Eurozone enters the path of moderate growth rates, writes the FT. "GDP growth will be slowing down for the rest of the year" - comments Jack Allen from Capital Economics (quoted by WSJ). The III quarter will also be affected by results of the UK referendum. Clemente de Lucia, BNP Paribas economist, estimated that Brexit will cost of the Eurozone’s 0.5% GDP next year.

Aside from Brexit and the unabated terrorist threat, finances of the Eurozone are being influenced by the precarious position of local banks.

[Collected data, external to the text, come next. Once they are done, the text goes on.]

`src/logic/frv_pkg.sv`:
```
/*
 * Shared widths, opcodes, micro-ops and pipeline register layouts for the
 * integer pipeline. RTL files refer to these by scoped name.
 */
package frv_pkg;

localparam int XLEN = 32;                      // Data and address width

typedef logic [XLEN-1:0] xlen_t;               // One machine word
typedef logic [4:0]      reg_addr_t;           // GPR index

localparam xlen_t PC_RESET = 32'h0000_0000;    // First fetch address

// --------------------------------------------------
// Major opcodes of the subset
localparam logic [6:0] OPC_OP     = 7'b0110011; // Reg-reg ALU
localparam logic [6:0] OPC_OP_IMM = 7'b0010011; // Reg-imm ALU
localparam logic [6:0] OPC_LUI    = 7'b0110111;
localparam logic [6:0] OPC_JAL    = 7'b1101111;
localparam logic [6:0] OPC_BRANCH = 7'b1100011;

typedef enum logic [3:0] {
    UOP_NOP,                                   // Unsupported word, no effect
    UOP_ADD,
    UOP_SUB,
    UOP_AND,
    UOP_OR,
    UOP_XOR,
    UOP_SLT,                                   // Signed compare
    UOP_LUI,
    UOP_JAL,
    UOP_BEQ,
    UOP_BNE
} uop_t;

// --------------------------------------------------
// Two readings of one instruction word
typedef struct packed {
    logic [6:0] funct7;
    reg_addr_t  rs2;
    reg_addr_t  rs1;
    logic [2:0] funct3;
    reg_addr_t  rd;
    logic [6:0] opcode;
} r_fmt_t;

typedef struct packed {
    logic [11:0] imm;                          // Also top bits of U and J
    reg_addr_t   rs1;
    logic [2:0]  funct3;
    reg_addr_t   rd;                           // Low bits of B immediate
    logic [6:0]  opcode;
} i_fmt_t;

typedef union packed {
    r_fmt_t r_fmt;
    i_fmt_t i_fmt;
} instr_u;

// --------------------------------------------------
// Stage registers and side buses
typedef struct packed {
    logic      valid;
    xlen_t     pc;
    xlen_t     instr;
    reg_addr_t rd;                             // Zero when nothing is written
    xlen_t     opr_a;                          // rs1 value
    xlen_t     opr_b;                          // rs2 value or immediate
    xlen_t     imm;                            // Branch/jump offset or LUI value
    uop_t      uop;
} dec_t;

typedef struct packed {
    logic      valid;
    xlen_t     pc;
    xlen_t     instr;
    reg_addr_t rd;
    xlen_t     wdata;
    logic      cf;                             // Redirect wanted on retire
    xlen_t     target;
} exe_t;

typedef struct packed {
    logic      valid;
    reg_addr_t rd;
    xlen_t     wdata;
} fwd_t;

typedef struct packed {
    xlen_t     pc;
    xlen_t     instr;
    reg_addr_t rd;
    xlen_t     wdata;
} trace_t;

endpackage

```
`src/logic/frv_gprs.sv`:
```
/*
 * General purpose register file. Two combinational reads, one synchronous
 * write, x0 held at zero.
 */
`timescale 1ns/100ps

module frv_gprs (
    input  logic                g_clk,
    input  logic                arst_n,
    input  frv_pkg::reg_addr_t  rs1_addr,
    input  frv_pkg::reg_addr_t  rs2_addr,
    output frv_pkg::xlen_t      rs1_data,
    output frv_pkg::xlen_t      rs2_data,
    input  logic                rd_wen,
    input  frv_pkg::reg_addr_t  rd_addr,
    input  frv_pkg::xlen_t      rd_wdata
);

frv_pkg::xlen_t regs [32];

always_ff @(posedge g_clk or negedge arst_n) begin
    if (!arst_n) begin
        for (int i = 0; i < 32; i++) begin
            regs[i] <= '0;
        end
    end else if (rd_wen && rd_addr != '0) begin
        regs[rd_addr] <= rd_wdata;             // x0 keeps its reset zero
    end
end

assign rs1_data = regs[rs1_addr];
assign rs2_data = regs[rs2_addr];

// Writeback must filter x0 before it reaches the file
a_no_x0_write : assert property (@(posedge g_clk) disable iff (!arst_n)
    !(rd_wen && rd_addr == '0));

endmodule

```
`src/logic/frv_fetch.sv`:
```
/*
 * Fetch stage. Issues one instruction-bus request at a time, follows
 * redirects from writeback and holds one fetched word for decode.
 */
`timescale 1ns/100ps

module frv_fetch (
    input  logic             g_clk,
    input  logic             arst_n,
    input  logic             cf_req,           // One-cycle redirect strobe
    input  frv_pkg::xlen_t   cf_target,
    output logic             imem_req,
    output frv_pkg::xlen_t   imem_addr,
    input  logic             imem_gnt,
    input  logic             imem_recv,
    input  frv_pkg::xlen_t   imem_rdata,
    output logic             imem_ack,
    output logic             f_valid,          // Buffer holds a word
    output frv_pkg::xlen_t   f_pc,
    output frv_pkg::instr_u  f_instr
);

logic           req_q;                         // Request on the bus
logic           wait_q;                        // Granted, response not yet taken
logic           drop_q;                        // Outstanding response is stale
logic           cf_pend;                       // Redirect held behind a request
frv_pkg::xlen_t pc_q;                          // Next fetch address
frv_pkg::xlen_t cf_tgt_q;
frv_pkg::xlen_t rsp_pc_q;                      // Address of outstanding fetch

logic           grant;
logic           resp;
logic           redir;
frv_pkg::xlen_t redir_pc;

assign grant     = req_q && imem_gnt;
assign resp      = wait_q && imem_recv;
assign redir     = cf_req || cf_pend;
assign redir_pc  = cf_req ? cf_target : cf_tgt_q;

assign imem_req  = req_q;
assign imem_addr = pc_q;
assign imem_ack  = wait_q;                     // Decode drains the buffer every cycle

always_ff @(posedge g_clk or negedge arst_n) begin
    if (!arst_n) begin
        req_q   <= 1'b0;
        wait_q  <= 1'b0;
        drop_q  <= 1'b0;
        cf_pend <= 1'b0;
        pc_q    <= frv_pkg::PC_RESET;
        f_valid <= 1'b0;
    end else begin
        if (grant) begin
            req_q  <= 1'b0;
            wait_q <= 1'b1;
        end else if (resp || !wait_q) begin
            req_q  <= 1'b1;                    // Next request once bus is free
            wait_q <= 1'b0;
        end
        if (redir && (!req_q || grant)) begin
            pc_q <= redir_pc;                  // Address may move now
        end else if (grant) begin
            pc_q <= pc_q + 32'd4;
        end
        cf_pend <= redir && req_q && !grant;   // Wait out the open request
        if (grant) begin
            drop_q <= redir;                   // Granted word is already dead
        end else if (resp) begin
            drop_q <= 1'b0;
        end else if (redir && wait_q) begin
            drop_q <= 1'b1;
        end
        f_valid <= resp && !drop_q && !cf_req;
    end
end

always_ff @(posedge g_clk) begin
    if (cf_req) begin
        cf_tgt_q <= cf_target;
    end
    if (grant) begin
        rsp_pc_q <= pc_q;
    end
    if (resp) begin
        f_pc    <= rsp_pc_q;
        f_instr <= imem_rdata;
    end
end

// Address must hold until the memory takes the request
a_addr_stable : assert property (@(posedge g_clk) disable iff (!arst_n)
    imem_req && !imem_gnt |=> $stable(imem_addr));

endmodule

```
`src/logic/frv_decode.sv`:
```
/*
 * Decode stage. Splits the fetched word, selects micro-op, destination and
 * immediate, and registers the bypassed operands for execute.
 */
`timescale 1ns/100ps

module frv_decode (
    input  logic                g_clk,
    input  logic                arst_n,
    input  logic                flush,         // Kill the word being decoded
    input  logic                f_valid,
    input  frv_pkg::xlen_t      f_pc,
    input  frv_pkg::instr_u     f_instr,
    output frv_pkg::reg_addr_t  rs1_addr,
    output frv_pkg::reg_addr_t  rs2_addr,
    input  frv_pkg::xlen_t      rs1_data,      // Already bypassed
    input  frv_pkg::xlen_t      rs2_data,
    output frv_pkg::dec_t       dec
);

frv_pkg::r_fmt_t rfm;
frv_pkg::i_fmt_t ifm;
frv_pkg::xlen_t  imm_i;
frv_pkg::xlen_t  imm_u;
frv_pkg::xlen_t  imm_j;
frv_pkg::xlen_t  imm_b;
frv_pkg::dec_t   dec_d;

assign rfm      = f_instr.r_fmt;
assign ifm      = f_instr.i_fmt;
assign rs1_addr = rfm.rs1;
assign rs2_addr = rfm.rs2;                     // Junk for I/U/J, never used

// --------------------------------------------------
// Immediates, all built from the I view
assign imm_i = {{20{ifm.imm[11]}}, ifm.imm};
assign imm_u = {ifm.imm, ifm.rs1, ifm.funct3, 12'b0};
assign imm_j = {{12{ifm.imm[11]}}, ifm.rs1, ifm.funct3, ifm.imm[0], ifm.imm[10:1], 1'b0};
assign imm_b = {{20{ifm.imm[11]}}, ifm.rd[0], ifm.imm[10:5], ifm.rd[4:1], 1'b0};

// Shared funct3 map of the reg-reg and reg-imm forms
function automatic frv_pkg::uop_t alu_uop(input logic [2:0] f3);
    case (f3)
        3'b000:  return frv_pkg::UOP_ADD;
        3'b100:  return frv_pkg::UOP_XOR;
        3'b110:  return frv_pkg::UOP_OR;
        3'b111:  return frv_pkg::UOP_AND;
        default: return frv_pkg::UOP_NOP;
    endcase
endfunction

always_comb begin
    dec_d       = '0;
    dec_d.valid = f_valid && !flush;
    dec_d.pc    = f_pc;
    dec_d.instr = f_instr;
    dec_d.rd    = rfm.rd;
    dec_d.opr_a = rs1_data;
    dec_d.opr_b = rs2_data;
    dec_d.imm   = imm_i;
    dec_d.uop   = frv_pkg::UOP_NOP;
    case (rfm.opcode)
        frv_pkg::OPC_OP: begin
            if (rfm.funct7 == 7'h00) begin
                dec_d.uop = (rfm.funct3 == 3'b010) ? frv_pkg::UOP_SLT : alu_uop(rfm.funct3);
            end else if (rfm.funct7 == 7'h20 && rfm.funct3 == 3'b000) begin
                dec_d.uop = frv_pkg::UOP_SUB;
            end
        end
        frv_pkg::OPC_OP_IMM: begin
            dec_d.opr_b = imm_i;               // Immediate replaces rs2
            dec_d.uop   = alu_uop(ifm.funct3);
        end
        frv_pkg::OPC_LUI: begin
            dec_d.imm = imm_u;
            dec_d.uop = frv_pkg::UOP_LUI;
        end
        frv_pkg::OPC_JAL: begin
            dec_d.imm = imm_j;
            dec_d.uop = frv_pkg::UOP_JAL;
        end
        frv_pkg::OPC_BRANCH: begin
            dec_d.imm = imm_b;
            dec_d.rd  = '0;                    // Branches write nothing
            if (ifm.funct3 == 3'b000) begin
                dec_d.uop = frv_pkg::UOP_BEQ;
            end else if (ifm.funct3 == 3'b001) begin
                dec_d.uop = frv_pkg::UOP_BNE;
            end
        end
        default: dec_d.uop = frv_pkg::UOP_NOP;
    endcase
    if (dec_d.uop == frv_pkg::UOP_NOP) begin
        dec_d.rd = '0;                         // Unsupported retires with rd 0
    end
end

always_ff @(posedge g_clk or negedge arst_n) begin
    if (!arst_n) begin
        dec <= '0;
    end else begin
        dec <= dec_d;
    end
end

endmodule

```
`src/logic/frv_forward.sv`:
```
/*
 * Operand bypass. Picks the youngest in-flight result for each source
 * register, falling back to the register file.
 */
`timescale 1ns/100ps

module frv_forward (
    input  frv_pkg::reg_addr_t  rs1_addr,
    input  frv_pkg::reg_addr_t  rs2_addr,
    input  frv_pkg::xlen_t      rf_rs1,
    input  frv_pkg::xlen_t      rf_rs2,
    input  frv_pkg::fwd_t       fwd_exe,       // One instruction older
    input  frv_pkg::fwd_t       fwd_wb,        // Two instructions older
    output frv_pkg::xlen_t      rs1_data,
    output frv_pkg::xlen_t      rs2_data
);

function automatic frv_pkg::xlen_t bypass(
    input frv_pkg::reg_addr_t addr,
    input frv_pkg::xlen_t     rf_data
);
    if (addr == '0) begin
        return rf_data;                        // x0 is never forwarded
    end else if (fwd_exe.valid && fwd_exe.rd == addr) begin
        return fwd_exe.wdata;
    end else if (fwd_wb.valid && fwd_wb.rd == addr) begin
        return fwd_wb.wdata;
    end
    return rf_data;
endfunction

assign rs1_data = bypass(rs1_addr, rf_rs1);
assign rs2_data = bypass(rs2_addr, rf_rs2);

endmodule

```
`src/logic/frv_execute.sv`:
```
/*
 * Execute stage. ALU work, branch compare and jump target, registered into
 * the writeback record. The live result also feeds the bypass network.
 */
`timescale 1ns/100ps

module frv_execute (
    input  logic            g_clk,
    input  logic            arst_n,
    input  logic            flush,             // Redirect retiring ahead
    input  frv_pkg::dec_t   dec,
    output frv_pkg::fwd_t   fwd_exe,
    output frv_pkg::exe_t   exe
);

frv_pkg::xlen_t result;
logic           taken;                         // Control flow change

always_comb begin
    result = '0;                               // Branches and NOP write zero
    taken  = 1'b0;
    case (dec.uop)
        frv_pkg::UOP_ADD: result = dec.opr_a + dec.opr_b;
        frv_pkg::UOP_SUB: result = dec.opr_a - dec.opr_b;
        frv_pkg::UOP_AND: result = dec.opr_a & dec.opr_b;
        frv_pkg::UOP_OR:  result = dec.opr_a | dec.opr_b;
        frv_pkg::UOP_XOR: result = dec.opr_a ^ dec.opr_b;
        frv_pkg::UOP_SLT: result = frv_pkg::xlen_t'($signed(dec.opr_a) < $signed(dec.opr_b));
        frv_pkg::UOP_LUI: result = dec.imm;
        frv_pkg::UOP_JAL: begin
            result = dec.pc + 32'd4;           // Link address
            taken  = 1'b1;
        end
        frv_pkg::UOP_BEQ: taken = (dec.opr_a == dec.opr_b);
        frv_pkg::UOP_BNE: taken = (dec.opr_a != dec.opr_b);
        default:          result = '0;
    endcase
end

assign fwd_exe = '{valid: dec.valid, rd: dec.rd, wdata: result};

always_ff @(posedge g_clk or negedge arst_n) begin
    if (!arst_n) begin
        exe <= '0;
    end else begin
        exe.valid  <= dec.valid && !flush;
        exe.pc     <= dec.pc;
        exe.instr  <= dec.instr;
        exe.rd     <= dec.rd;
        exe.wdata  <= result;
        exe.cf     <= taken;
        exe.target <= dec.pc + dec.imm;        // PC relative for JAL and B
    end
end

endmodule

```
`src/logic/frv_writeback.sv`:
```
/*
 * Writeback stage. Retires the execute record: register write, redirect
 * strobe to fetch, and a registered trace one edge later.
 */
`timescale 1ns/100ps

module frv_writeback (
    input  logic                g_clk,
    input  logic                arst_n,
    input  frv_pkg::exe_t       exe,
    output frv_pkg::fwd_t       fwd_wb,
    output logic                gpr_wen,
    output frv_pkg::reg_addr_t  gpr_rd,
    output frv_pkg::xlen_t      gpr_wdata,
    output logic                cf_req,        // Also flushes younger stages
    output frv_pkg::xlen_t      cf_target,
    output logic                trs_valid,
    output frv_pkg::trace_t     trs
);

assign fwd_wb    = '{valid: exe.valid, rd: exe.rd, wdata: exe.wdata};

assign gpr_wen   = exe.valid && (exe.rd != '0); // x0 writes stay trace only
assign gpr_rd    = exe.rd;
assign gpr_wdata = exe.wdata;

assign cf_req    = exe.valid && exe.cf;
assign cf_target = exe.target;

always_ff @(posedge g_clk or negedge arst_n) begin
    if (!arst_n) begin
        trs_valid <= 1'b0;
        trs       <= '0;
    end else begin
        trs_valid <= exe.valid;
        trs       <= '{pc: exe.pc, instr: exe.instr, rd: exe.rd, wdata: exe.wdata};
    end
end

// Redirect leaves a bubble behind it
a_cf_flush : assert property (@(posedge g_clk) disable iff (!arst_n)
    cf_req |=> !exe.valid);

endmodule

```
`src/logic/frv_core.sv`:
```
/*
 * Top level of the cut-down pipeline. Connects fetch, decode, execute,
 * writeback, the bypass network and the register file.
 */
`timescale 1ns/100ps

module frv_core (
    input  logic                 g_clk,        // Global clock
    input  logic                 arst_n,       // Async reset, active low
    output logic                 imem_req,     // Fetch request
    output frv_pkg::xlen_t       imem_addr,    // Fetch address
    input  logic                 imem_gnt,     // Request accepted
    input  logic                 imem_recv,    // Response present
    input  frv_pkg::xlen_t       imem_rdata,   // Fetched word
    output logic                 imem_ack,     // Response taken
    output logic                 trs_valid,    // Retire strobe
    output frv_pkg::trace_t      trs           // Retire record
);

// --------------------------------------------------
// Inter-stage wiring
logic                 cf_req;                  // Redirect strobe from writeback
frv_pkg::xlen_t       cf_target;               // Redirect destination

logic                 f_valid;                 // Fetch buffer full
frv_pkg::xlen_t       f_pc;
frv_pkg::instr_u      f_instr;

frv_pkg::reg_addr_t   rs1_addr;
frv_pkg::reg_addr_t   rs2_addr;
frv_pkg::xlen_t       rf_rs1;                  // Raw register file reads
frv_pkg::xlen_t       rf_rs2;
frv_pkg::xlen_t       rs1_data;                // After bypass
frv_pkg::xlen_t       rs2_data;

frv_pkg::dec_t        dec;
frv_pkg::exe_t        exe;
frv_pkg::fwd_t        fwd_exe;                 // Result being computed now
frv_pkg::fwd_t        fwd_wb;                  // Result being retired now

logic                 gpr_wen;
frv_pkg::reg_addr_t   gpr_rd;
frv_pkg::xlen_t       gpr_wdata;

// --------------------------------------------------
// Stages
frv_fetch     i_fetch     (.*);

frv_decode    i_decode    (.flush(cf_req), .*); // Redirect kills decode

frv_forward   i_forward   (.*);

frv_execute   i_execute   (.flush(cf_req), .*);

frv_writeback i_writeback (.*);

frv_gprs i_gprs (
    .g_clk    (g_clk    ),
    .arst_n   (arst_n   ),
    .rs1_addr (rs1_addr ),
    .rs2_addr (rs2_addr ),
    .rs1_data (rf_rs1   ),                     // Into bypass, not decode
    .rs2_data (rf_rs2   ),
    .rd_wen   (gpr_wen  ),
    .rd_addr  (gpr_rd   ),
    .rd_wdata (gpr_wdata)
);

endmodule

```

A stress test, conducted a few days ago by the European banking authority, confirmed poor condition of many credit institutions in Europe. Italian banks and the German Deutsche Bank have it worst of all. In recent months, Deutsche Bank’s shares have lost 25%; the French bank Société Générale’s - 23%, and the Italian giant UniCredit - almost 30%. Head of Societe Generale’s supervisory board Lorenzo Bini Smaghi says that the entire financial system of the euro area is being under strong pressure.

The European banking sector have been accumulating problems for a long time. However, the Brexit referendum sowed panic among foreign investors and undermined confidence in the financial markets. Having these conditions in mind, investors are afraid to invest money in all countries with weak economies, including Italy. 

Italian banking sector has about 360 billion euros of "bad" securities, which is about 20% of the total loan portfolio. At the same time about 200 billion euros are "irretrievably bad." Shares of Italian banks has fallen since the beginning of the year by more than half, and this further aggravates the situation.

Collapse of one bank may lead to a chain reaction that would have catastrophic financial and political consequences, not only for Italy but also all over Europe. According to the Bank for International Settlements (BIS), the Italian banks are holding about 550 billion euros of loans from around the world, including 250 billion euros from the French banks and 90 – from German. Only Deutsche Bank’s losses from the collapse of Italy would have been 30 times bigger than in the case of bankruptcy of Greece.